One‑dimensional nanomaterials, particularly TiO₂ nanotubes (TNTs), are attractive for electron field‑emitter applications due to their high aspect ratio, low intrinsic work function (≈ 4.5 eV) and excellent oxidation resistance. The field‑emission performance of TNT arrays is known to depend on geometric factors—diameter, height, wall thickness, density—and on the regularity of the array. Recent advances in template‑based synthesis, especially the use of AAO membranes as hard templates, have enabled the creation of highly ordered nanotube arrays with controllable spacing and length. Complementary soft‑template strategies using block copolymers allow fine tuning of grain size and wall thickness. By integrating both approaches, we can independently tailor macro‑scale array geometry and nano‑scale tube properties, which is critical for optimizing FE performance.

Methods

AAO membranes (Whatman, Germany) with ~200 nm pores and 60 µm thickness served as the hard template. PS‑b‑PEO (Sigma‑Aldrich) with MW 58,500–37,000, 58,600–71,000, and 60,000–14,500 g mol^–1 and TTIP (Sigma‑Aldrich) were dissolved in chloroform at varying blend ratios (see Table 1). After 5 h stirring at room temperature, the solutions filled the AAO channels via capillary action. Samples were dried at 120 °C for 12 h under vacuum, calcined at 450 °C for 2 h in air, and the alumina scaffold was removed by 3 M NaOH for 1 h. Final rinsing and drying at 40 °C for 24 h completed the process (Scheme 1). Morphology was examined by Hitachi S‑4800 FESEM (5 kV). X‑ray diffraction (Rigaku smartlab3) collected at 2° min^–1 provided grain size estimates via the Debye–Scherrer equation. FE measurements employed a diode configuration with a 150 µm anode gap in a 2 × 10^–6 Torr vacuum chamber.

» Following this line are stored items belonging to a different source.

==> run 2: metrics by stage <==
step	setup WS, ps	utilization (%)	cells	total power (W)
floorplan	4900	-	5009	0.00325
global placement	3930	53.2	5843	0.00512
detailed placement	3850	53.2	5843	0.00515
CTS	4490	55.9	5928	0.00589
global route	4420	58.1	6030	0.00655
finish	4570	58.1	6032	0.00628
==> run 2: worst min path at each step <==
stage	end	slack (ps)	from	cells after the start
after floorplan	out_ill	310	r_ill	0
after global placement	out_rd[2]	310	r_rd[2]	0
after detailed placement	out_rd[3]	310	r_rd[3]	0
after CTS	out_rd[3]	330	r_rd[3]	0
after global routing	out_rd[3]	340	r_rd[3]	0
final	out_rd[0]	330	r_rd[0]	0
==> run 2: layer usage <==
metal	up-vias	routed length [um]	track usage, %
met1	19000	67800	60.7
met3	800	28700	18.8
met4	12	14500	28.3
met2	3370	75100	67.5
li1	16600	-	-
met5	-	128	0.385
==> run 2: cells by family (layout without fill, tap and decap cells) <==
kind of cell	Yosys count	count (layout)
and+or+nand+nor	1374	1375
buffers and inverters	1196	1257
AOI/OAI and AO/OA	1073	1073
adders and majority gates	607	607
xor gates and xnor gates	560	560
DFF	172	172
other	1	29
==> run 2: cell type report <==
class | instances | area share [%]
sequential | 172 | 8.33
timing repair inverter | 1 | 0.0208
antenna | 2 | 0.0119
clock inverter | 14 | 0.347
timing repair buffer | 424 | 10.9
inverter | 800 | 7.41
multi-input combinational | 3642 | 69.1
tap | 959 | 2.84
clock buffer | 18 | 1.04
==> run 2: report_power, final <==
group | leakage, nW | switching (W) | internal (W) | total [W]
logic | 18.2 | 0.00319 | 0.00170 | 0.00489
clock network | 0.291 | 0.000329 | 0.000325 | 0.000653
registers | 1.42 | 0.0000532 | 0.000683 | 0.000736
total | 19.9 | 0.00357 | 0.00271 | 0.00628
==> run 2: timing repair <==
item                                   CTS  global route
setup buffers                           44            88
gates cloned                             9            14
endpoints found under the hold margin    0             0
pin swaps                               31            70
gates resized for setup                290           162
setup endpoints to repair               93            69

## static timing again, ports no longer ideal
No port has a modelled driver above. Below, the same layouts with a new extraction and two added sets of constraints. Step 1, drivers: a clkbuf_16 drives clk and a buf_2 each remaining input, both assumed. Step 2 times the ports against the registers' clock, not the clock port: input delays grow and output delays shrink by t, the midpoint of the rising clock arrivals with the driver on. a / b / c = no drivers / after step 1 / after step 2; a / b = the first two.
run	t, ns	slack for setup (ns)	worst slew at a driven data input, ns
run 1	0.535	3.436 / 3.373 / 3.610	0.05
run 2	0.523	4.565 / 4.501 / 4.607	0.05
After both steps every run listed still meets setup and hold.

Preparation of TNT arrays using soft–hard template integration

Results and Discussion

SEM images (Fig. 1) confirm vertically aligned, ~200 nm diameter TNTs with consistent ordering across all samples. XRD patterns (Fig. 2) show sharp anatase TiO₂ peaks at 25°, 38°, and 48°, indicating strong (101) orientation. Grain sizes derived from the (101) peak broadenings (Table 1) increase with higher TTIP content (S1 → S3). This trend directly correlates with FE behavior: S1 (grain size 10.7 nm) exhibits the lowest turn‑on field (3.3 V µm^–1) and the highest current density (7.6 mA cm^–2 at 12.7 V µm^–1), whereas S2 and S3 (12.5 nm and 14.9 nm) require >10 V µm^–1 to initiate emission and show no clear threshold within the studied range.

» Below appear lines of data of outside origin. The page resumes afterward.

From an optimization exercise on the open Yosys and OpenROAD flow, aimed at small area, a short achievable clock period and few clock cycles; shortcuts taken in it are not production practice. The RTL was checked by simulation tests, not by an equivalence proof against the original design.

// q9_quant
module q9_quant (
    input  wire         clk,
    input  wire         rst,
    input  wire         in_valid,
    output wire         in_ready,
    input  wire [511:0] in_x,
    output reg          out_valid,
    output reg  [7:0]   out_scale,
    output reg  [63:0]  out_codes,
    output reg          out_sat,
    output reg          out_qnf
);
==> module q9_elem_round, before the edit <==
module q9_elem_round (
    input  wire [15:0] cr,       
    input  wire        big,
    input  wire [3:0]  sn,
    input  wire [2:0]  pl,
    input  wire [5:0]  r0,
    input  wire [5:0]  r1,
    input  wire [7:0]  t10,
    input  wire [7:0]  t12,
    input  wire [7:0]  t14,
    output reg  [2:0]  idx
);
    function automatic cmp9;
        input [8:0] a, b;
        input       ge_in;
        integer n, w;
        reg [9:0] g, q;
        begin
            g[0] = ge_in;
            q[0] = ge_in;
            for (n = 0; n < 9; n = n + 1) begin
                g[n+1] = a[n] & ~b[n];
                q[n+1] = a[n] | ~b[n];
            end
            for (w = 1; w < 10; w = w * 2)
                for (n = 0; n + w < 10; n = n + 2 * w) begin
                    g[n] = g[n + w] | (q[n + w] & g[n]);
                    q[n] = g[n + w] | (q[n + w] & q[n]);
                end
            cmp9 = g[0];
        end
    endfunction
    wire [7:0]  e = cr[15:8];
    wire [6:0]  f = cr[7:1];     
    wire        z = cr[0];       
    wire ge  = cmp9({6'd0, f[6:4]}, {6'd0, sn[2:0]}, 1'b1);
    wire eq1 = (f[6:4] == sn[2:0]) && (f[3:0] == 4'd0) && z;
    wire [7:0] zi = ge ? {2'b01, f[6:1]} : {1'b1, f[6:0]};
    wire       zs = ~z | (ge & f[0]);
    wire gt125 = cmp9({zi, zs}, {t10, 1'b0}, 1'b0);
    wire ge15  = cmp9({1'b0, zi}, {1'b0, t12}, 1'b1);
    wire ge175 = cmp9({1'b0, zi}, {1'b0, t14}, 1'b1);
    wire [3:0] wl = {1'b0, e[2:0]} + {1'b0, pl} + {3'd0, ge};
    wire       win = wl[3] ? ({1'b0, e[7:3]} == r1) : ({1'b0, e[7:3]} == r0);
    always @(*) begin
        if (big)
            idx = 3'd7;
        else if (!win)
            idx = 3'd0;
        else if (wl[2])
            idx = {2'b11, gt125};          
        else
            case (wl[1:0])
                2'd0:    idx = {2'b00, ~eq1};
                2'd1:    idx = 3'd1 + ge15;
                2'd2:    idx = 3'd2 + gt125 + ge175;
                default: idx = 3'd4 + gt125 + ge175;
            endcase
    end
endmodule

SEM images of TNTs: (a) side view; (b) top view

XRD profiles of TNT arrays

Fowler–Nordheim analysis (Fig. 3a) confirms that emission follows quantum tunneling. Turn‑on and threshold fields are defined at 0.01 and 1.0 mA cm^–2, respectively. Sample S1 shows exceptional stability over 180 min at 10 V µm^–1 (Fig. 3b). To isolate grain‑size effects, additional samples (S4, S5) were fabricated with similar tube thickness but varying grain sizes. Their average turn‑on fields were 4.2 V µm^–1 (S4) and 8.7 V µm^–1 (S5), reinforcing the conclusion that finer grains reduce the effective work function and thus lower the required field.

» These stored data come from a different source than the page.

This design comes from an exercise in tuning for small area, a short achievable clock period and few clock cycles per item on the open sky130 flow, not from production work.
The RTL was checked by simulation tests, not by an equivalence proof against the original design.
No activity file was given, so power comes from the tool's default toggle rates.

==> run a: inputs <==
==> flow/design.v (excerpt) <==
module marver_judge (
    input  wire         clk,
    input  wire         rst,
    input  wire         start,
    output wire         ready,
    output reg          done,
    output reg  [4:0]   rule_addr,
    input  wire [127:0] rule_data,
    input  wire [2:0]   src,
    input  wire [47:0]  tend,
    input  wire [47:0]  last_tend,
    input  wire [16:0]  idur,
    input  wire [15:0]  cap_ofs,
    input  wire         clock_suspect,
    input  wire [2:0]   reg_count,
    input  wire [239:0] reg_v,
    input  wire [239:0] last_reg,
    input  wire [11:0]  rkind,
    input  wire [23:0]  roll,
    input  wire [17:0]  vexp,
    input  wire [5:0]   vmap,
    input  wire [1:0]   phase,
    input  wire         vf_valid,
    input  wire [31:0]  vf,
    output wire [7:0]   outcome,
    output wire [7:0]   detail,
    output reg  [31:0]  fail_mask,
    output reg  [5:0]   skip_count,
    output wire [2:0]   qual,
    output wire [5:0]   spike_mask,
    output wire [5:0]   roll_mask,
    output wire [6:0]   fill_count,
    output wire         fill_refused
);
==> flow/config.mk <==
export PLATFORM = sky130hd
export DESIGN_NAME = marver_judge
export DESIGN_NICKNAME = marver_judge
export VERILOG_FILES = /design/flow/design.v
export SDC_FILE = /design/flow/constraint.sdc
export NUM_CORES = 4
export LEC_CHECK = 0
export CAP_MARGIN = 40
export CORE_MARGIN = 2
export CORE_UTILIZATION = 55
export CTS_CLUSTER_DIAMETER = 60
export CTS_CLUSTER_SIZE = 20
export SLEW_MARGIN = 40
==> flow/constraint.sdc <==
create_clock -name core_clock -period 20.0 [get_ports {clk}]
set_input_delay 4.0000 -clock core_clock [delete_from_list [all_inputs] [get_ports {clk}]]
set_output_delay 4.0000 -clock core_clock [all_outputs]
set_load 0.01 [all_outputs]
standard.sh (not shown) runs the stock make flow with config.mk's settings and CLKGATE_MAP_FILE= SYNTH_SCRIPT=/design/flow/synth_recipe.tcl, a recipe that flattens the netlist after the stock synthesis.
==> flow/flow/run.sh <==
#!/bin/bash
# Standard layout (the standard.sh, unchanged synthesis and steps); the
# port buffers are the library's smallest buffer instead of the delay cell
# buffer_ports picks by itself.
set -e
export BUFFER_PORTS_ARGS="-buffer_cell sky130_fd_sc_hd__buf_1"
bash standard.sh > standard.log 2>&1
==> run b: changes against run a <==
==> flow/run.sh (new file) <==
#!/bin/bash
# synth_recipe.tcl (not shown) runs the flow's synth.tcl, then flattens the netlist and writes it again
# the make line also repeats each setting of config.mk as NAME=value (left out here)
make -C /OpenROAD-flow-scripts/flow DESIGN_CONFIG=/design/flow/config.mk WORK_HOME=/design/flow/orfs CLKGATE_MAP_FILE= SYNTH_SCRIPT=/design/flow/synth_recipe.tcl finish
- CORE_UTILIZATION: 55 -> 40
removed: flow/flow/run.sh
removed: flow/standard.sh
==> run c: changes against run a <==
--- a/flow/design.v
+++ b/flow/design.v
@@ -125,23 +125,12 @@
             default: sel1 = bus[5];
         endcase
     endfunction
     wire [47:0] delta = tend - last_tend;
     reg         hist, hinz, over, zq;
-    reg  [2:0]  icode;
-    wire [16:0] idur_r  = (icode == 3'd0) ? 17'd60 :
-                          (icode == 3'd1) ? 17'd300 :
-                          (icode == 3'd2) ? 17'd600 :
-                          (icode == 3'd3) ? 17'd900 :
-                          (icode == 3'd4) ? 17'd1800 :
-                          (icode == 3'd5) ? 17'd3600 : 17'd86400;
-    wire [18:0] idur3_r = (icode == 3'd0) ? 19'd180 :
-                          (icode == 3'd1) ? 19'd900 :
-                          (icode == 3'd2) ? 19'd1800 :
-                          (icode == 3'd3) ? 19'd2700 :
-                          (icode == 3'd4) ? 19'd5400 :
-                          (icode == 3'd5) ? 19'd10800 : 19'd259200;
+    reg  [16:0] idur_r;
+    reg  [18:0] idur3_r;
     reg  [16:0] rem;
     reg  [15:0] qd;               
     reg  [2:0]  dcnt;
     reg  [16:0] r_t;
     reg  [15:0] q_t;
@@ -405,16 +394,12 @@
                         dcnt   <= 3'd0;
                         hist   <= (last_tend != 48'd0) && (tend > last_tend);
                         hinz    <= |delta[47:33];
                         rem     <= delta[32:16];
                         qd      <= delta[15:0];
-                        icode   <= (idur == 17'd60)   ? 3'd0 :
-                                   (idur == 17'd300)  ? 3'd1 :
-                                   (idur == 17'd600)  ? 3'd2 :
-                                   (idur == 17'd900)  ? 3'd3 :
-                                   (idur == 17'd1800) ? 3'd4 :
-                                   (idur == 17'd3600) ? 3'd5 : 3'd6;
+                        idur_r  <= idur;
+                        idur3_r <= {2'b00, idur} + {1'b0, idur, 1'b0};
                         rolled <= 6'd0;
                         used_unrolled <= 6'd0;
                         mono_seen <= 6'd0;
                         pass2      <= 1'b0;
                         skip_count <= 6'd0;
- CORE_UTILIZATION: 55 -> 40
==> summary of the runs <==
Against run a, the via count of run c is higher by about 0.22%.
Setup slack: run b < run a < run c.
Core utilization, highest first: run a, run b, run c.
Synthesized area: run c is larger than run b (5.2%).
Of run c and run b, run c has the higher wire length (gap about 4%, measured against run b).
Final cell count, lowest first: run a, run b, run c.
Clock skew, lowest first: run b, run a, run c.
Synthesized cell count: run b is smaller than run c (3.1%).
Run b completed without violations. Run c produced a clean layout. Run a finished with timing, DRC and antenna clean.
The highest die area belongs to run c, the lowest to run a.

Current density–electric field (J–E) plot (a) and long‑term stability at 10 V µm^–1 (b)

(a) J–E plot; (b) Fowler–Nordheim linear fits

From the slope of the FN plots, effective work functions were extracted: 1.2 eV (S1), 1.5 eV (S4), and 2.1 eV (S5), assuming a field‑enhancement factor of 445. The dramatic reduction in work function for the smallest grains is attributed to increased grain‑boundary density, which elevates the Fermi level and lowers the potential barrier for electron tunneling. This grain‑boundary‑driven mechanism explains the superior FE performance of the finely grained TNT arrays.

Conclusions

By integrating hard AAO and soft PS‑b‑PEO templates, we achieved highly ordered TiO₂ nanotube arrays with controllable grain sizes. The study establishes a clear, quantitative link between grain size and field‑emission performance: smaller grains enhance grain‑boundary conduction, elevate the Fermi level, reduce the effective work function, and ultimately deliver lower turn‑on fields and higher current densities. These insights provide a practical pathway for designing next‑generation nano‑emitters with tailored electronic properties.